Bay Area Biotech Startups Racing To Fill Our Plates With Lab-Created Meats, Seafood
SAN FRANCISCO (KPIX 5) -- Whether it's a big juicy steak or a tasty shrimp cocktail, some Bay Area biotech startups are racing to fill your plates, but not from a feed lot or the vast blue ocean.
These scientists hope to bring you meat and seafood that has been created in their labs.
KPIX News saw the bounty of their works at the Folsom Street Foundry, where folks were clamoring to try a new kind of shrimp. Everyone we spoke to who sampled it loved it.
"It actually tasted good," said Gizmodo journalist Cheryl Eddy.
"It's actually quite delicious," said Eclectic Law Attorney Paul Spiegel.
"I thought the shrimp was fantastic," said Nathan Runkle who works for Mercy for Animals, an animal rights organization.
The event was Indie Bio Demo Day.

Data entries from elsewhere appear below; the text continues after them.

File: src/hw/rtl/slc_line_counters.sv
// Per-file saturating counters of empty, comment and code lines.
// Depends on slc_pkg.
module slc_line_counters (
    input  logic                aclk,
    input  logic                aresetn,
    input  logic                bump_i,
    input  slc_pkg::kind_t      kind_i,
    input  logic                clear_i,
    output slc_pkg::counts_t    counts_next_o
);

    slc_pkg::counts_t counts_reg;

    function automatic logic [slc_pkg::COUNT_WIDTH-1:0] sat_inc(
        logic [slc_pkg::COUNT_WIDTH-1:0] v);
        return (&v) ? v : v + 1'b1;
    endfunction

    always_comb begin
        counts_next_o = counts_reg;
        case (kind_i)
            slc_pkg::KIND_EMPTY:   counts_next_o.empty   = sat_inc(counts_reg.empty);
            slc_pkg::KIND_COMMENT: counts_next_o.comment = sat_inc(counts_reg.comment);
            slc_pkg::KIND_CODE:    counts_next_o.code    = sat_inc(counts_reg.code);
            default:               counts_next_o = counts_reg;
        endcase
    end

    always_ff @(posedge aclk) begin
        if (!aresetn) begin
            counts_reg <= '0;
        end else if (bump_i) begin
            // Clear at end of file, after the last line has been reported.
            counts_reg <= clear_i ? '0 : counts_next_o;
        end
    end

endmodule
## src/sv/msdtq_pkg.sv

```systemverilog
// ----------------------------------------------------------------------------
// msdtq_pkg
// Types and constants of the multi-server drop-tail queue.
// ----------------------------------------------------------------------------
`timescale 1ns / 1ps

package msdtq_pkg;

    localparam logic [1:0] CFG_MAX_QUEUE    = 2'd0;
    localparam logic [1:0] CFG_WORKER_COUNT = 2'd1;
    localparam logic [1:0] CFG_CPU_CORES    = 2'd2;
    localparam logic [1:0] CFG_SERVICE_TIME = 2'd3;

    localparam logic [1:0] EV_ACCEPTED = 2'd0;
    localparam logic [1:0] EV_DROPPED  = 2'd1;
    localparam logic [1:0] EV_FINISHED = 2'd2;
    localparam logic [1:0] EV_SUMMARY  = 2'd3;

    localparam logic CMD_ARRIVE = 1'b0;
    localparam logic CMD_TICK   = 1'b1;

    localparam logic [31:0] SAT_MAX = 32'hFFFF_FFFF;

    typedef struct packed {
        logic        command;
        logic [15:0] request_id;
        logic [31:0] now_time;
        logic [15:0] elapsed;
    } in_item_t;

    typedef struct packed {
        logic [1:0]  event_kind;
        logic [15:0] request_id_out;
        logic [31:0] wait_time;
        logic [17:0] busy_time;
        logic [6:0]  queue_depth;
        logic [3:0]  busy_workers;
        logic [3:0]  pool_size;
        logic [31:0] received_count;
        logic [31:0] completed_count;
        logic [31:0] dropped_count;
        logic        last;
    } out_item_t;

    // Request to the shared divider and its answer.
    typedef struct packed {
        logic        start;
        logic [21:0] dividend;
        logic [3:0]  divisor;
    } div_req_t;

    typedef struct packed {
        logic        done;
        logic [21:0] quotient;
    } div_rsp_t;

endpackage

```

## src/sv/msdtq_divider.sv

```systemverilog
// ----------------------------------------------------------------------------
// msdtq_divider
// Restoring divider, one quotient bit per cycle, for the service charge.
// ----------------------------------------------------------------------------
`timescale 1ns / 1ps

module msdtq_divider
    import msdtq_pkg::*;
(
    input  logic     clk,
    input  logic     rst_n,
    input  div_req_t req,
    output div_rsp_t rsp
);

    logic [21:0] quo_reg;
    logic [21:0] quo_next;
    logic [4:0]  rem_reg;
    logic [4:0]  rem_next;
    logic [3:0]  dvs_reg;
    logic [4:0]  cnt_reg;
    logic [4:0]  cnt_next;
    logic        busy_reg;
    logic        busy_next;
    logic        done_reg;
    logic        done_next;
    logic [4:0]  trial;

    always_comb
    begin
        quo_next  = quo_reg;
        rem_next  = rem_reg;
        cnt_next  = cnt_reg;
        busy_next = busy_reg;
        done_next = 1'b0;
        trial     = {rem_reg[3:0], quo_reg[21]};
        if (req.start)
        begin
            quo_next  = req.dividend;
            rem_next  = '0;
            cnt_next  = 5'd21;
            busy_next = 1'b1;
        end
        else if (busy_reg)
        begin
            if (trial >= {1'b0, dvs_reg})
            begin
                rem_next = trial - {1'b0, dvs_reg};
                quo_next = {quo_reg[20:0], 1'b1};
            end
            else
            begin
                rem_next = trial;
                quo_next = {quo_reg[20:0], 1'b0};
            end
            if (cnt_reg == 5'd0)
            begin
                busy_next = 1'b0;
                done_next = 1'b1;
            end
            else
            begin
                cnt_next = cnt_reg - 5'd1;
            end
        end
    end

    always_ff @(posedge clk or negedge rst_n)
    begin
        if (!rst_n)
        begin
            busy_reg <= 1'b0;
            done_reg <= 1'b0;
            cnt_reg  <= '0;
        end
        else
        begin
            busy_reg <= busy_next;
            done_reg <= done_next;
            cnt_reg  <= cnt_next;
        end
    end

    always_ff @(posedge clk)
    begin
        quo_reg <= quo_next;
        rem_reg <= rem_next;
        if (req.start)
        begin
            dvs_reg <= req.divisor;
        end
    end

    assign rsp.done     = done_reg;
    assign rsp.quotient = quo_reg;

endmodule

```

It's a time where biotech startups strut their stuff in front of hipsters, investors, and journalists.
In this year's batch: 2 new food companies with a radical idea: to grow meat and seafood in a lab.
"We're talking about meat - real meat that's grown from meat cells - - whether they're from pigs, cows or chickens," said Doctor Uma Valeti.
The promise of lab engineered meats and seafood: No more feed lots; no more animal slaughter; no more overfishing; and no more fish farms.
First up: the shrimp.
"Animal free, vegan, kosher, gluten free but shrimp that tastes and feels just like shrimp," said Dominque Barnes.
Barnes is the co-founder and CEO of New Wave Foods.
Her team analyzed shrimp on a molecular level to understand how the crustacean's muscle forms and that creates its distinct texture.
When you eat shrimp, there are many different things that you experience - like a firmness, a brittleness, a juiciness," explained Barnes.
The team then engineered a new plant-based shrimp, using only certain plants and algae.
Barnes says it's just as nutritious, but far more sustainable than wild shrimp. Wild shrimp is the number one consumed seafood in the United States.
"Our oceans are quickly becoming depleted," said Barnes.
Sustainability is also on the minds of those behind Memphis Meats.
"We wanted to first make meat that was delicious, was better for us, and was better for the environment as well as the animals," said Doctor Valeti.
Valeti is a practicing cardiologist, and the CEO of the company.
He explained how his team takes a small sample of cells from a cow, a pig or a chicken, adds nutrients, and then cultivates the cells into meat. KPIX News saw a promotional video that showed how the team at Memphis Meats had a chef cook up an engineered meatball, which was then sampled by a young woman. She said it tasted like a meatball, and that it tasted good.
Valeti said once their technology evolves, their goal would grow as well.
"That we can actually grow a filet in 2 weeks or 3 weeks instead of growing the whole animal that may take 6 months to a year," Valeti explained.
The CEO said his meat will be free of antibiotics, and pathogens, and may even appeal to vegans and vegetarians.
"It could be for people who frankly became vegetarians or vegan because they did not want to support animal cruelty," said Valeti.
Both companies got a big financial boost from Indie Bio - an innovative Silicon Valley Accelerator.
"We're willing to take a risk on something that's completely new and unproven just because we think it will have a huge impact," said Professor Ron Shigeta. Shigeta is the Chief Science Officer for Indie Bio.
The New Wave Foods team already has a big order from Google for its cafeterias, and expects to ship shrimp to super markets as early as this year.
Memphis Meats hopes to bring its meat to market in a few years.